* **Available records**
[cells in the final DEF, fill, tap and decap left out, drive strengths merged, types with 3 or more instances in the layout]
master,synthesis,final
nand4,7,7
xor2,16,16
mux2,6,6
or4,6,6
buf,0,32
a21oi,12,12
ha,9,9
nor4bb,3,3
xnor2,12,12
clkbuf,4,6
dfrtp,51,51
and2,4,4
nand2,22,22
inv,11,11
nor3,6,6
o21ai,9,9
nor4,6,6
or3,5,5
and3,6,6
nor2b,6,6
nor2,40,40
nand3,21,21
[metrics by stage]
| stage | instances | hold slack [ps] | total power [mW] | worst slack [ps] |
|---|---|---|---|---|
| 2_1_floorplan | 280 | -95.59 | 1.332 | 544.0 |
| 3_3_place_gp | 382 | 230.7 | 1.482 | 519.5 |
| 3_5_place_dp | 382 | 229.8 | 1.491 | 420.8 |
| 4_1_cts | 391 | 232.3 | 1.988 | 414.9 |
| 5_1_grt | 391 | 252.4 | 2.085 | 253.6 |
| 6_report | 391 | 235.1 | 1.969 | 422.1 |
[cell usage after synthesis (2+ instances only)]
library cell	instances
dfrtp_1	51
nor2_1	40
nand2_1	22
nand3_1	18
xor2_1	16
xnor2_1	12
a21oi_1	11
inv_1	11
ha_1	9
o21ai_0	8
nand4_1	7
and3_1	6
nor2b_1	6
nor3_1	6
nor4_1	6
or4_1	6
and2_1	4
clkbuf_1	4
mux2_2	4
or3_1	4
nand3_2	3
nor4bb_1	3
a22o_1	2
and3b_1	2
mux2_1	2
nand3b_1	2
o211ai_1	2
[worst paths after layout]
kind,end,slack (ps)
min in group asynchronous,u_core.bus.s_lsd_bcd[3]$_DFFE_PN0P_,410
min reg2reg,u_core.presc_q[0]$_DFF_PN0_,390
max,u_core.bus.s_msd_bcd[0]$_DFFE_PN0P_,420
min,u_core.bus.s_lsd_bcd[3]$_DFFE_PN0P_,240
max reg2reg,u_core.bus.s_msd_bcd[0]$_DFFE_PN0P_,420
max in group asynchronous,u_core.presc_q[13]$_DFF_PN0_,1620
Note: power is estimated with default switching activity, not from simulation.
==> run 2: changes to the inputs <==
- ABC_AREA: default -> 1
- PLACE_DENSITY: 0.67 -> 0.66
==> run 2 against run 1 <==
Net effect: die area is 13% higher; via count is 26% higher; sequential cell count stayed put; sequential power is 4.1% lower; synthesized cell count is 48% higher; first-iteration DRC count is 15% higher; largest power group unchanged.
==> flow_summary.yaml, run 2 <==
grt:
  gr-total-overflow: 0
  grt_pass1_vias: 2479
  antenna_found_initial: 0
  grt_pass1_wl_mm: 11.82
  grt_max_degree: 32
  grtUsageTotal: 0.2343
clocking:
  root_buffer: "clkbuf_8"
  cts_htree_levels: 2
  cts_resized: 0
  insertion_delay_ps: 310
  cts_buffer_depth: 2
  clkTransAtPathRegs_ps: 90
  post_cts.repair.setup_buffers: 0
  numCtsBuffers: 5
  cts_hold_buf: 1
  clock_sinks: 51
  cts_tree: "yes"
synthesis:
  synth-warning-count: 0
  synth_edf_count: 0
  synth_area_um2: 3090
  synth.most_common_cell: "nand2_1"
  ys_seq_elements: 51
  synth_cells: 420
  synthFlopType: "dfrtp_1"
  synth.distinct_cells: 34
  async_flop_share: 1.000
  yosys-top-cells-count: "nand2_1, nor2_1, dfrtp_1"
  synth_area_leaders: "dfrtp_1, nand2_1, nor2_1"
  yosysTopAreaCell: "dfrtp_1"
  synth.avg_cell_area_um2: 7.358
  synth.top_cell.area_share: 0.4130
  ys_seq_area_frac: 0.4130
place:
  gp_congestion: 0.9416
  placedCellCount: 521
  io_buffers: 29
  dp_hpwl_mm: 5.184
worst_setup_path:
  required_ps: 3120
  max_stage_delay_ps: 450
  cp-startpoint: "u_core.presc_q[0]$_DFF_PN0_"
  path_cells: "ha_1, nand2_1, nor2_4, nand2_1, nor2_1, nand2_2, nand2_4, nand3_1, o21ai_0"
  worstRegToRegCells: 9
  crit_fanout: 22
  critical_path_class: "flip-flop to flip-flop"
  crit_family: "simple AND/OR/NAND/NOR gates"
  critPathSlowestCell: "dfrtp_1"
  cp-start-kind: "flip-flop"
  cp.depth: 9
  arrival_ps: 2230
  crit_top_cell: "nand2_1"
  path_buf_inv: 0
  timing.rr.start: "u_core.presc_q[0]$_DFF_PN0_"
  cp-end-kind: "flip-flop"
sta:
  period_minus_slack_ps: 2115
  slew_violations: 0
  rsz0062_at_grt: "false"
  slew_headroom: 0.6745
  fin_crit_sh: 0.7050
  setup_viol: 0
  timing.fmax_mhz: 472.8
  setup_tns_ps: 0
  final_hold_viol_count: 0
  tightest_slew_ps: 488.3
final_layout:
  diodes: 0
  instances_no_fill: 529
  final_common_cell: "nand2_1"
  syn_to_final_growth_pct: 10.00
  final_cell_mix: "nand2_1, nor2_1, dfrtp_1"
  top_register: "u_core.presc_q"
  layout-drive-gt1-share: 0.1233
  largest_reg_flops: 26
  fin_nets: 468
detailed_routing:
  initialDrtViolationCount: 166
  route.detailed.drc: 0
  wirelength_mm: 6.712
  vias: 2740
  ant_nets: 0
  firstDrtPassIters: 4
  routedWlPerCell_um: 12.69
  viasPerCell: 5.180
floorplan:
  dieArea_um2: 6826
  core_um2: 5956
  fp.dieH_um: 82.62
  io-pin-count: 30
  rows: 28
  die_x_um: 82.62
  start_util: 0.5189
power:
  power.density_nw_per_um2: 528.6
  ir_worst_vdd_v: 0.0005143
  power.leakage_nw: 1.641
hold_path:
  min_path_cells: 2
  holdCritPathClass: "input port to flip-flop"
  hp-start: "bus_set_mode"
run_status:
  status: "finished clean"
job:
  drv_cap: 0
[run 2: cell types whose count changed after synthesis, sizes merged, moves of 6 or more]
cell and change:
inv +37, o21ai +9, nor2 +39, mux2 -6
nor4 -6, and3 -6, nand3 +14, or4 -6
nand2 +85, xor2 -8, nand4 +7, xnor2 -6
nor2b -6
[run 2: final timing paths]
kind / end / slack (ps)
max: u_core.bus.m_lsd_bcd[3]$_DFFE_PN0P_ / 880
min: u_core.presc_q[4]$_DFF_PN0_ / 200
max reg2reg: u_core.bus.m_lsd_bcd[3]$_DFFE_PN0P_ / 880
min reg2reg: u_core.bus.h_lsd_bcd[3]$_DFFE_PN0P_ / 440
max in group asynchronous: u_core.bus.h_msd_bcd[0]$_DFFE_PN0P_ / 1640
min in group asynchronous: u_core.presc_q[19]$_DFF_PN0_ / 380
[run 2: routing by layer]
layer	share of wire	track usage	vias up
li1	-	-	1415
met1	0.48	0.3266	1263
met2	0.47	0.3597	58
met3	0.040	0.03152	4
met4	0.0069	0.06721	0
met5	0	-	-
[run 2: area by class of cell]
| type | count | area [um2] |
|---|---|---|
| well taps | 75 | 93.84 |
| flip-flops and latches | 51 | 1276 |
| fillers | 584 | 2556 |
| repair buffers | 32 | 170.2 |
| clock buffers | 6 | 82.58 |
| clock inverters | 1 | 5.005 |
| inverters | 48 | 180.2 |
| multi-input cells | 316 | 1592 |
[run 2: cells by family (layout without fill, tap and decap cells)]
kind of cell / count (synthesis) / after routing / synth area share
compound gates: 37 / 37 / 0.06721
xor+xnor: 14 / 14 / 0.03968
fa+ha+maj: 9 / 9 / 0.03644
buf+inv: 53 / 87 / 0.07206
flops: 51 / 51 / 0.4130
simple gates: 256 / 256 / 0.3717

* **Goal of the exercise**
Your answer should consist only of the lines above between the line holding "instances_no_fill: 529" and the line holding "viasPerCell: 5.180", inclusive, each transcribed exactly.

* **Answer section**
  instances_no_fill: 529
  final_common_cell: "nand2_1"
  syn_to_final_growth_pct: 10.00
  final_cell_mix: "nand2_1, nor2_1, dfrtp_1"
  top_register: "u_core.presc_q"
  layout-drive-gt1-share: 0.1233
  largest_reg_flops: 26
  fin_nets: 468
detailed_routing:
  initialDrtViolationCount: 166
  route.detailed.drc: 0
  wirelength_mm: 6.712
  vias: 2740
  ant_nets: 0
  firstDrtPassIters: 4
  routedWlPerCell_um: 12.69
  viasPerCell: 5.180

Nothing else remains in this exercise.